## src/design/name_cmd_pkg.sv

```systemverilog
// Overview of operation
// - Parse start, code, option, fifteen name bytes, end.
// - Accept only when not advertising, not connected.
// - Stored name holds up to fourteen characters.
// - Option bit 0 enables address suffix.
// - Option bit 1 enables bonding; others reserved.
// - Name field fixed fifteen bytes, null terminated.
// - Suffix is three low address bytes as ASCII.
package name_cmd_pkg;

  // Framing bytes of the command link
  localparam logic [7:0] PACKET_START_MARKER = 8'ha5;
  localparam logic [7:0] CMD_SET_NAME = 8'h0b;
  localparam logic [7:0] PACKET_END_MARKER = 8'ha6;
  // Error answer byte
  localparam logic [7:0] ERROR_REPLY = 8'hee;

  // Field layout of the option byte
  localparam int OPT_SUFFIX_BIT = 0;
  localparam int OPT_BOND_BIT = 1;

  // Sizes of the name field and the stored name
  localparam int NAME_FIELD_LEN = 15;
  localparam int NAME_MAX_CHARS = 14;
  localparam int SUFFIX_BYTES = 3;
  localparam int SUFFIX_CHARS = 2 * SUFFIX_BYTES;
  // One spare byte keeps a null after the longest name plus suffix
  localparam int STORE_LEN = NAME_MAX_CHARS + SUFFIX_CHARS + 1;
  localparam int ADDR_BITS = 48;

  // Reset values of the stored settings
  localparam logic [7:0] RESET_CHAR = 8'h00;
  localparam logic [4:0] RESET_LEN = 5'h00;
  localparam logic RESET_FLAG = 1'b0;

  // Committed name and options as seen by the rest of the module
  typedef struct packed {
    logic bond_enable;
    logic suffix_enable;
    logic [4:0] length;
    logic [STORE_LEN-1:0][7:0] chars;
  } name_rec_t;

  // Packet walk states
  typedef enum {
    ST_START,
    ST_CODE,
    ST_OPTION,
    ST_NAME,
    ST_END,
    ST_REPLY
  } parse_state_t;

endpackage

```

## src/design/device_name_set_command.sv

```systemverilog
// Name-setting command interpreter on the host byte stream
module device_name_set_command #(
  parameter logic [7:0] ERROR_BYTE = name_cmd_pkg::ERROR_REPLY
) (
  input wire logic clk_sys,
  input wire logic reset,
  input wire logic rx_valid,
  input wire logic [7:0] rx_data,
  output logic rx_ready,
  input wire logic adv_on,
  input wire logic central_connected,
  input wire logic [name_cmd_pkg::ADDR_BITS-1:0] dev_addr,
  output logic tx_valid,
  output logic [7:0] tx_data,
  input wire logic tx_ready,
  output name_cmd_pkg::name_rec_t name_rec,
  output logic name_updated,
  output logic cmd_rejected
);

  name_cmd_pkg::parse_state_t state_reg; // Packet walk position
  name_cmd_pkg::parse_state_t state_next;
  logic [7:0] opt_reg; // Option byte of the packet in flight
  logic [7:0] opt_next;
  logic [name_cmd_pkg::NAME_FIELD_LEN-1:0][7:0] field_reg; // Raw name field
  logic [name_cmd_pkg::NAME_FIELD_LEN-1:0][7:0] field_next;
  logic [3:0] idx_reg; // Name byte position
  logic [3:0] idx_next;
  logic [4:0] len_reg; // Meaningful characters so far
  logic [4:0] len_next;
  logic null_seen_reg; // Terminator already met
  logic null_seen_next;
  logic busy_seen_reg; // Radio was busy at some point of the packet
  logic busy_seen_next;
  logic [7:0] reply_reg; // Answer byte waiting for the buffer
  logic [7:0] reply_next;
  name_cmd_pkg::name_rec_t rec_reg; // Committed name and options
  name_cmd_pkg::name_rec_t rec_next;
  logic upd_reg; // One-cycle commit strobe
  logic upd_next;
  logic rej_reg; // One-cycle refusal strobe
  logic rej_next;

  logic take; // A byte is taken this cycle
  logic busy; // Advertising or connected
  logic buf_in_valid;
  logic buf_in_ready;
  logic [name_cmd_pkg::SUFFIX_CHARS-1:0][7:0] suffix_chars;
  name_cmd_pkg::name_rec_t built_rec; // Name as it would be committed

  assign busy = adv_on || central_connected;
  assign take = rx_valid && rx_ready;
  assign name_rec = rec_reg;
  assign name_updated = upd_reg;
  assign cmd_rejected = rej_reg;

  // Nibble to upper-case hex character
  function automatic logic [7:0] hex_char(input logic [3:0] nib);
    logic [7:0] res;
    res = 8'h00;
    if (nib < 4'ha) begin
      res = 8'h30 + {4'h0, nib};
    end else begin
      res = 8'h37 + {4'h0, nib};
    end
    return res;
  endfunction

  // Low address bytes as text, most significant digit first
  always_comb begin
    suffix_chars = '0;
    for (int k = 0; k < name_cmd_pkg::SUFFIX_CHARS; k++) begin
      suffix_chars[k] = hex_char(dev_addr[23 - 4 * k -: 4]);
    end
  end

  // Assemble the record that a good end marker would commit
  always_comb begin
    built_rec = '0;
    built_rec.bond_enable = opt_reg[name_cmd_pkg::OPT_BOND_BIT];
    built_rec.suffix_enable = opt_reg[name_cmd_pkg::OPT_SUFFIX_BIT];
    built_rec.length = len_reg;
    for (int i = 0; i < name_cmd_pkg::STORE_LEN; i++) begin
      built_rec.chars[i] = name_cmd_pkg::RESET_CHAR;
      if (i < 32'(len_reg)) begin
        // Only characters before the terminator survive
        built_rec.chars[i] = field_reg[i];
      end else if (built_rec.suffix_enable &&
                   (i - 32'(len_reg)) < name_cmd_pkg::SUFFIX_CHARS) begin
        // Suffix follows the last name character directly
        built_rec.chars[i] = suffix_chars[i - 32'(len_reg)];
      end
    end
    if (built_rec.suffix_enable) begin
      built_rec.length = len_reg + 5'(name_cmd_pkg::SUFFIX_CHARS);
    end
  end

  // Packet walk, one byte per state step
  always_comb begin
    state_next = state_reg;
    opt_next = opt_reg;
    field_next = field_reg;
    idx_next = idx_reg;
    len_next = len_reg;
    null_seen_next = null_seen_reg;
    busy_seen_next = busy_seen_reg || busy;
    reply_next = reply_reg;
    rec_next = rec_reg;
    upd_next = 1'b0;
    rej_next = 1'b0;
    // Input stalls while an answer waits, so the buffer back-pressures parsing
    rx_ready = (state_reg != name_cmd_pkg::ST_REPLY);
    buf_in_valid = 1'b0;
    case (state_reg)
      name_cmd_pkg::ST_START: begin
        // Hunt for the start marker; stray bytes are dropped
        if (take && rx_data == name_cmd_pkg::PACKET_START_MARKER) begin
          state_next = name_cmd_pkg::ST_CODE;
        end
      end
      name_cmd_pkg::ST_CODE: begin
        if (take) begin
          if (rx_data == name_cmd_pkg::CMD_SET_NAME) begin
            state_next = name_cmd_pkg::ST_OPTION;
            // Busy tracking starts fresh with this packet
            busy_seen_next = busy;
          end else begin
            // Other commands belong to other handlers
            state_next = name_cmd_pkg::ST_START;
          end
        end
      end
      name_cmd_pkg::ST_OPTION: begin
        if (take) begin
          // Reserved bits are kept but never acted upon
          opt_next = rx_data;
          idx_next = 4'h0;
          len_next = name_cmd_pkg::RESET_LEN;
          null_seen_next = 1'b0;
          state_next = name_cmd_pkg::ST_NAME;
        end
      end
      name_cmd_pkg::ST_NAME: begin
        if (take) begin
          field_next[idx_reg] = rx_data;
          if (!null_seen_reg && rx_data == 8'h00) begin
            null_seen_next = 1'b1;
          end else if (!null_seen_reg &&
                       len_reg < 5'(name_cmd_pkg::NAME_MAX_CHARS)) begin
            // Cap at fourteen: a full field without null loses its last byte
            len_next = len_reg + 5'h01;
          end
          // All fifteen bytes are always consumed, filler included
          if (idx_reg == 4'(name_cmd_pkg::NAME_FIELD_LEN - 1)) begin
            state_next = name_cmd_pkg::ST_END;
          end else begin
            idx_next = idx_reg + 4'h1;
          end
        end
      end
      name_cmd_pkg::ST_END: begin
        if (take) begin
          state_next = name_cmd_pkg::ST_REPLY;
          if (rx_data == name_cmd_pkg::PACKET_END_MARKER &&
              !busy_seen_reg && !busy) begin
            rec_next = built_rec;
            upd_next = 1'b1;
            reply_next = name_cmd_pkg::PACKET_END_MARKER;
          end else begin
            // Stored name and options stay as they were
            rej_next = 1'b1;
            reply_next = ERROR_BYTE;
          end
        end
      end
      name_cmd_pkg::ST_REPLY: begin
        buf_in_valid = 1'b1;
        if (buf_in_ready) begin
          state_next = name_cmd_pkg::ST_START;
        end
      end
      default: begin
        state_next = name_cmd_pkg::ST_START;
      end
    endcase
  end

  // Register stage for the walk and the committed settings
  always_ff @(posedge clk_sys) begin
    if (reset) begin
      state_reg <= name_cmd_pkg::ST_START;
      opt_reg <= 8'h00;
      field_reg <= '0;
      idx_reg <= 4'h0;
      len_reg <= name_cmd_pkg::RESET_LEN;
      null_seen_reg <= 1'b0;
      busy_seen_reg <= 1'b0;
      reply_reg <= 8'h00;
      rec_reg <= '0;
      upd_reg <= name_cmd_pkg::RESET_FLAG;
      rej_reg <= name_cmd_pkg::RESET_FLAG;
    end else begin
      state_reg <= state_next;
      opt_reg <= opt_next;
      field_reg <= field_next;
      idx_reg <= idx_next;
      len_reg <= len_next;
      null_seen_reg <= null_seen_next;
      busy_seen_reg <= busy_seen_next;
      reply_reg <= reply_next;
      rec_reg <= rec_next;
      upd_reg <= upd_next;
      rej_reg <= rej_next;
    end
  end

  // Answer bytes leave through the two-entry buffer
  reply_buffer #(
    .WIDTH(8)
  ) u_reply_buffer (
    .clk_sys(clk_sys),
    .reset(reset),
    .in_valid(buf_in_valid),
    .in_data(reply_reg),
    .in_ready(buf_in_ready),
    .out_valid(tx_valid),
    .out_data(tx_data),
    .out_ready(tx_ready)
  );

endmodule

```

## src/design/reply_buffer.sv

```systemverilog
// Two-entry buffer: a stall by the receiver loses no word
module reply_buffer #(
  parameter int WIDTH = 8
) (
  input wire logic clk_sys,
  input wire logic reset,
  input wire logic in_valid,
  input wire logic [WIDTH-1:0] in_data,
  output logic in_ready,
  output logic out_valid,
  output logic [WIDTH-1:0] out_data,
  input wire logic out_ready
);

  logic [1:0][WIDTH-1:0] slot_reg; // Storage slots
  logic [1:0][WIDTH-1:0] slot_next;
  logic wr_ptr_reg; // Slot written next
  logic wr_ptr_next;
  logic rd_ptr_reg; // Slot read next
  logic rd_ptr_next;
  logic [1:0] count_reg; // Entries held, 0 to 2
  logic [1:0] count_next;
  logic push;
  logic pop;

  // Honest flags straight from the count
  assign in_ready = (count_reg != 2'h2);
  assign out_valid = (count_reg != 2'h0);
  // Read data comes from a register slot
  assign out_data = slot_reg[rd_ptr_reg];
  assign push = in_valid && in_ready;
  assign pop = out_valid && out_ready;

  // Next pointers, count and slot contents
  always_comb begin
    slot_next = slot_reg;
    wr_ptr_next = wr_ptr_reg;
    rd_ptr_next = rd_ptr_reg;
    count_next = count_reg;
    if (push) begin
      slot_next[wr_ptr_reg] = in_data;
      wr_ptr_next = ~wr_ptr_reg;
    end
    if (pop) begin
      rd_ptr_next = ~rd_ptr_reg;
    end
    // Push and pop together leave the count unchanged
    if (push && !pop) begin
      count_next = count_reg + 2'h1;
    end else if (pop && !push) begin
      count_next = count_reg - 2'h1;
    end
  end

  // Register stage
  always_ff @(posedge clk_sys) begin
    if (reset) begin
      slot_reg <= '0;
      wr_ptr_reg <= 1'b0;
      rd_ptr_reg <= 1'b0;
      count_reg <= 2'h0;
    end else begin
      slot_reg <= slot_next;
      wr_ptr_reg <= wr_ptr_next;
      rd_ptr_reg <= rd_ptr_next;
      count_reg <= count_next;
    end
  end

endmodule

```

## config.mk

```make
export PLATFORM = sky130hd
export DESIGN_NAME = device_name_set_command
export DESIGN_NICKNAME = d
export VERILOG_FILES = /design/src/design/name_cmd_pkg.sv /design/src/design/device_name_set_command.sv /design/src/design/reply_buffer.sv
export SDC_FILE = /design/constraint.sdc
export NUM_CORES = 1
export LEC_CHECK = 0
export BUFFER_PORTS_ARGS = -buffer_cell sky130_fd_sc_hd__buf_2
export CORE_UTILIZATION = 47
export CTS_CLUSTER_DIAMETER = 100
export CTS_CLUSTER_SIZE = 40
export DETAILED_ROUTE_END_ITERATION = 12
export PLACE_DENSITY = 0.68
export SYNTH_ARGS = -nofsm -noshare
export SYNTH_HDL_FRONTEND = slang
export SYNTH_SLANG_ARGS = --single-unit
```

## constraint.sdc

```tcl
create_clock -name clk_sys -period 3.4 [get_ports clk_sys]
set_clock_uncertainty 0.05 [all_clocks]
set_input_delay 0.51 -clock clk_sys [delete_from_list [all_inputs] [get_ports clk_sys]]
set_output_delay 0.51 -clock clk_sys [all_outputs]
set_load 0.03 [all_outputs]
```

Word-level counts from Yosys, hierarchy flattened
Index checks and enable logic that the tools add are counted.
{"block": "op_classes", "eq_ne": 22, "n_reduce_logical": 54, "n_mux": 130, "n_bitwise": 4, "addsub": 38, "magnitude_cmp": 75}
{"operator": "$lt A32 B3 Y1 const B", "count": 21}
{"operator": "$lt A32 B4 Y1 const B", "count": 21}
{"operator": "$mux W8", "count": 67}
{"operator": "$bmux W8 S3", "count": 21}
{"operator": "$mux W32", "count": 7}
{"operator": "$pmux W32 S6", "count": 1}
{"operator": "$bwmux W120", "count": 1}
{"operator": "$add A6 B4 Y7 const A", "count": 12}
{"operator": "$eq A32 B2 Y1 const B", "count": 2}
{"operator": "$eq A32 B3 Y1 const B", "count": 2}
{"operator": "$mux W7", "count": 7}
{"operator": "$sub A4 B5 Y6 const A", "count": 8}
{"operator": "$lt A4 B5 Y1 const A", "count": 8}
{"operator": "$logic_and A1 B1 Y1", "count": 33}
{"operator": "$demux W8 S4", "count": 1}
{"operator": "$eq A32 B1 Y1 const B", "count": 1}
{"operator": "$logic_not A32 Y1", "count": 1}
{"operator": "$ne A32 B4 Y1 const B", "count": 1}
{"operator": "$sub A5 B5 Y6 const A", "count": 5}
{"operator": "$lt A5 B5 Y1 const A", "count": 5}
{"operator": "$mux W5", "count": 5}
{"operator": "$lt A4 B4 Y1 const B", "count": 6}
{"operator": "$sub A3 B5 Y6 const A", "count": 4}
{"operator": "$ne A2 B2 Y1 const B", "count": 11}
{"operator": "38 further kinds", "count": 72}
{"block": "word_totals", "wordCells": 376, "output_inout_bits": 187, "register_bits": 370}

Depth between registers and ports, before layout
Gate-level depths: netlist (run 1).
{"block": "depth", "depth_word": 7, "mapped_depth": 13, "mapped_depth_nobuf": 10}

By module
A second synthesis (run 1) with hierarchy kept.
{"block": "unflattened", "cells_unflattened": 1984, "hier_area_um2": 16902.5}
{"module": "device_name_set_command", "area_each_um2": 15940.3, "seq_area_each_um2": 6185.9, "cells_each": 1882, "instances": 1}
{"module": "reply_buffer", "area_each_um2": 962.2, "seq_area_each_um2": 400.4, "cells_each": 102, "instances": 1}

Worst setup path before layout (run 1)
No wires, ideal clock.
{"block": "synth_path", "path_kind": "register to register", "startpoint": "register len_reg[1]", "endpoint": "register rec_reg, in the netlist name_rec[35]", "path_stages_with_launch": 11, "t_arrival_ns": 2.793, "t_required_ns": 3.218, "slack_ns": 0.425, "setup_time_ns": 0.132, "path_cell_list": "dfxtp_1 -> inv_2 -> buf_2 -> buf_2 -> ha_1 -> buf_2 -> inv_1 -> mux4_2 -> mux2_2 -> a221oi_1 -> nor3_1"}
{"block": "synth_via", "elab_chain_cells": 5, "word_cells_on_any_way": 8, "cone_classes": "add/sub (1); order compare (2); mux (4); reduce/logical (1)"}
{"element": "start, declared", "line": "device_name_set_command.sv:29", "source": "logic [4:0] len_reg;"}
{"element": "start signal, assigned", "line": "device_name_set_command.sv:196", "source": "len_reg <= name_cmd_pkg::RESET_LEN;"}
{"element": "start signal, assigned", "line": "device_name_set_command.sv:208", "source": "len_reg <= len_next;"}
{"element": "$sub A3 B5 Y6", "line": "device_name_set_command.sv:89, device_name_set_command.sv:91"}
{"element": "$lt A32 B3 Y1 or $bmux W8 S3 (tied branches)", "line": "device_name_set_command.sv:89, device_name_set_command.sv:91"}
{"element": "$logic_and A1 B1 Y1 or $mux W8 (tied branches)", "line": "device_name_set_command.sv:88, device_name_set_command.sv:91"}
{"element": "$mux W8", "line": "device_name_set_command.sv:88", "source": "end else if (built_rec.suffix_enable &&"}
{"element": "$mux W8 *", "line": "device_name_set_command.sv:85", "source": "if (i < 32'(len_reg)) begin"}
{"element": "end signal, assigned", "line": "device_name_set_command.sv:212", "source": "rec_reg <= rec_next;"}
{"element": "end, declared", "line": "device_name_set_command.sv:37", "source": "name_cmd_pkg::name_rec_t rec_reg;"}
Mark *: on every way between the ends. The rest lies on a longest branch, timed or not. The select of a mux whose other input is x is not followed.
A chain may end at the register's enable or synchronous reset.

Final worst setup path (run 1)
{"block": "layout_path", "startpoint": "register len_reg[1]", "endpoint": "register rec_reg, in the netlist name_rec[0]"}
{"block": "layout_via", "elab_chain_cells": 5, "word_cells_on_any_way": 8, "cone_classes": "add/sub (1); order compare (2); mux (4); reduce/logical (1)"}
{"element": "$sub A1 B5 Y6", "line": "device_name_set_command.sv:89, device_name_set_command.sv:91"}
{"element": "$lt A32 B3 Y1 or $bmux W8 S3 (tied branches)", "line": "device_name_set_command.sv:89, device_name_set_command.sv:91"}
{"element": "$logic_and A1 B1 Y1 or $mux W8 (tied branches)", "line": "device_name_set_command.sv:88, device_name_set_command.sv:91"}
{"element": "$mux W8", "line": "device_name_set_command.sv:88"}
{"element": "$mux W8 *", "line": "device_name_set_command.sv:85"}
Marked as above.

==> metrics.txt, run 1 <==
post-synth top area share 40.6%; All-Layer GR Usage 32.2%; Crit Path Max Fanout 20; Antenna Cells 0; Synth warnings 0; Post-CTS Hold Buffers 0; final WL 55400 um; Avg WL per Cell 21.9 um; drt pass-1 iters 6; FMAX 0.327 GHz; layout cells sized above 1 19.1%; Tcrit/Tclk final 89.9%; CP endpoint kind flop; leakage power 7.26 nW; PwrDens 354 nW/um^2; Total Nets Final 2169; Final Hold Viols 0; GR Overflow Total 0; postcts setup bufs 0; global-route wire length before repair 83300 um; DP HPWL 39800 um; vias in the first global route 13889; Largest register FFs 169; CTS H-tree lvls 1; Distinct cells, synth 89; Post-synth top cells dfxtp_1 (317), nand2_1 (247), a21oi_1 (236); Slew Limit Fails 0; outcome complete, no violations; Yosys reg bits 317; clock root cell clkbuf_16; sequential-to-total area share from yosys stat 40.6%; Total Neg Setup Slack 0 ns; Synth Instances 1908; Synth area leader dfxtp_1; clock sink count 317; CP Launch Type flop; CTS tree built; RePlAce Congestion 0.975; Tot Pwr 6.29 mW; Synth Flop Type dfxtp_1; Mean Syn Cell Area 8.19 um^2; Via density 6.08; Layout Utilization 54.4%; most common cell in the netlist dfxtp_1; I/O pin cnt 249; Final Hold Slack 0.150 ns; largest net degree at the start of global routing 126; Initial Utilization 47.9%; Worst-Margin Slew 1.15 ns; # rows 66; Peak VDD IR 0.302 mV; unrepaired setup endpoints after global routing no; final std cells w/o fill 2526; register area 6350 um^2; Placeable Area 32600 um^2; dpl cells 2505; antenna violations before repair 0; die width 184 um; worst skew pair latency 0.55 ns; Max-Cap Viols 0; input/output buffers 216; final setup violation count 0; total number of vias 15362; worst endpoint data arrival time 3.43 ns; Routed Antenna Nets 0; Die Y 184 um; minimum clock period 3.06 ns; detailed-route DRC error count 0; Slew headroom 22.9%; cts bufs inserted 13; Worst-path clk slew 0.14 ns; iteration-0 DRC count of the detailed router 1858; FFs w/ async S/R, synth 0%; synth top area cells dfxtp_1 (41%), a21oi_1 (7.6%), nand2_1 (5.9%), o21ai_0 (3.9%), nand3_1 (3.4%); Netlist Area Pre-Place 15600 um^2; Post-synth EDFFs 0; FILL cells 3145; footprint of the multi-input gates 8410 um^2; CTS resizes 0; Area Overhead vs Synth 13.6%; critical path class reg2reg; Req. time, crit path 3.77 ns; Max clock buf depth 3; die area 34000 um^2; HP Class in2reg
## critical path: stages (launching register included)
cell	delay [ns]
dfxtp_1	0.37
inv_2	0.04
ha_1	0.63
nor3b_1	0.11
mux2_2	0.28
a2111oi_0	0.59
o21ai_0	0.40
a221oi_1	0.39
nor2_1	0.07
## per-stage QoR
stage	worst slack, ns	instance area [um^2]
after floorplan	0.425	15700
after global placement	0.467	17300
after detailed placement	0.380	17300
after CTS	0.325	17800
after global routing	0.0988	17800
final	0.345	17800
## final timing paths
path / cells after the start / end / slack [ns] / start
setup / recovery: 8 / name_rec[0]$_SDFFE_PP0P_ / 0.34 / len_reg[1]$_SDFFE_PP0P_
hold / removal: 3 / busy_seen_reg$_SDFF_PP0_ / 0.15 / adv_on
setup reg to reg: 8 / name_rec[0]$_SDFFE_PP0P_ / 0.34 / len_reg[1]$_SDFFE_PP0P_
hold reg to reg: 2 / name_rec[134]$_SDFFE_PP0P_ / 0.40 / name_rec[134]$_SDFFE_PP0P_
## per-layer routing
metal  GRT usage (%)  vias to the layer above  share of wire (%)
met3            4.17                      109                9.5
met4            12.9                        0                4.4
met2            49.7                      854                 44
met5               0                        -                  0
met1            45.2                     7260                 42
li1                -                     7139                  -
## area by class of cell
class                      count  area share [%]
clock inverter                 7           0.536
tap                          442            3.11
inverter                      42           0.888
multi-input combinational   1392            47.4
timing repair buffer         312            10.5
sequential                   317            35.8
clock buffer                  14            1.85
## report_power, final
| part | internal (mW) | switching, mW | total [mW] |
|---|---|---|---|
| clock | 0.773 | 1.31 | 2.08 |
| sequential | 3.72 | 0.00352 | 3.72 |
| combinational | 0.142 | 0.349 | 0.491 |
| total | 4.63 | 1.66 | 6.29 |
## cells by family (layout without fill, tap and decap cells)
logic type,count (synthesis),count (layout),share of synthesized area [%]
mux,73,73,6.19
compound gates,569,569,22.4
fa+ha+maj,29,29,2.32
flops,317,317,40.6
xor+xnor,24,24,1.35
buf+inv,206,375,5.85
other cells,1,8,0.0240
simple gates,689,689,21.3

(THE PROBLEM):
Which lines above contain the word "last"? List them.

(ANSWER TO THIS PROBLEM):
        // Suffix follows the last name character directly
            // Cap at fourteen: a full field without null loses its last byte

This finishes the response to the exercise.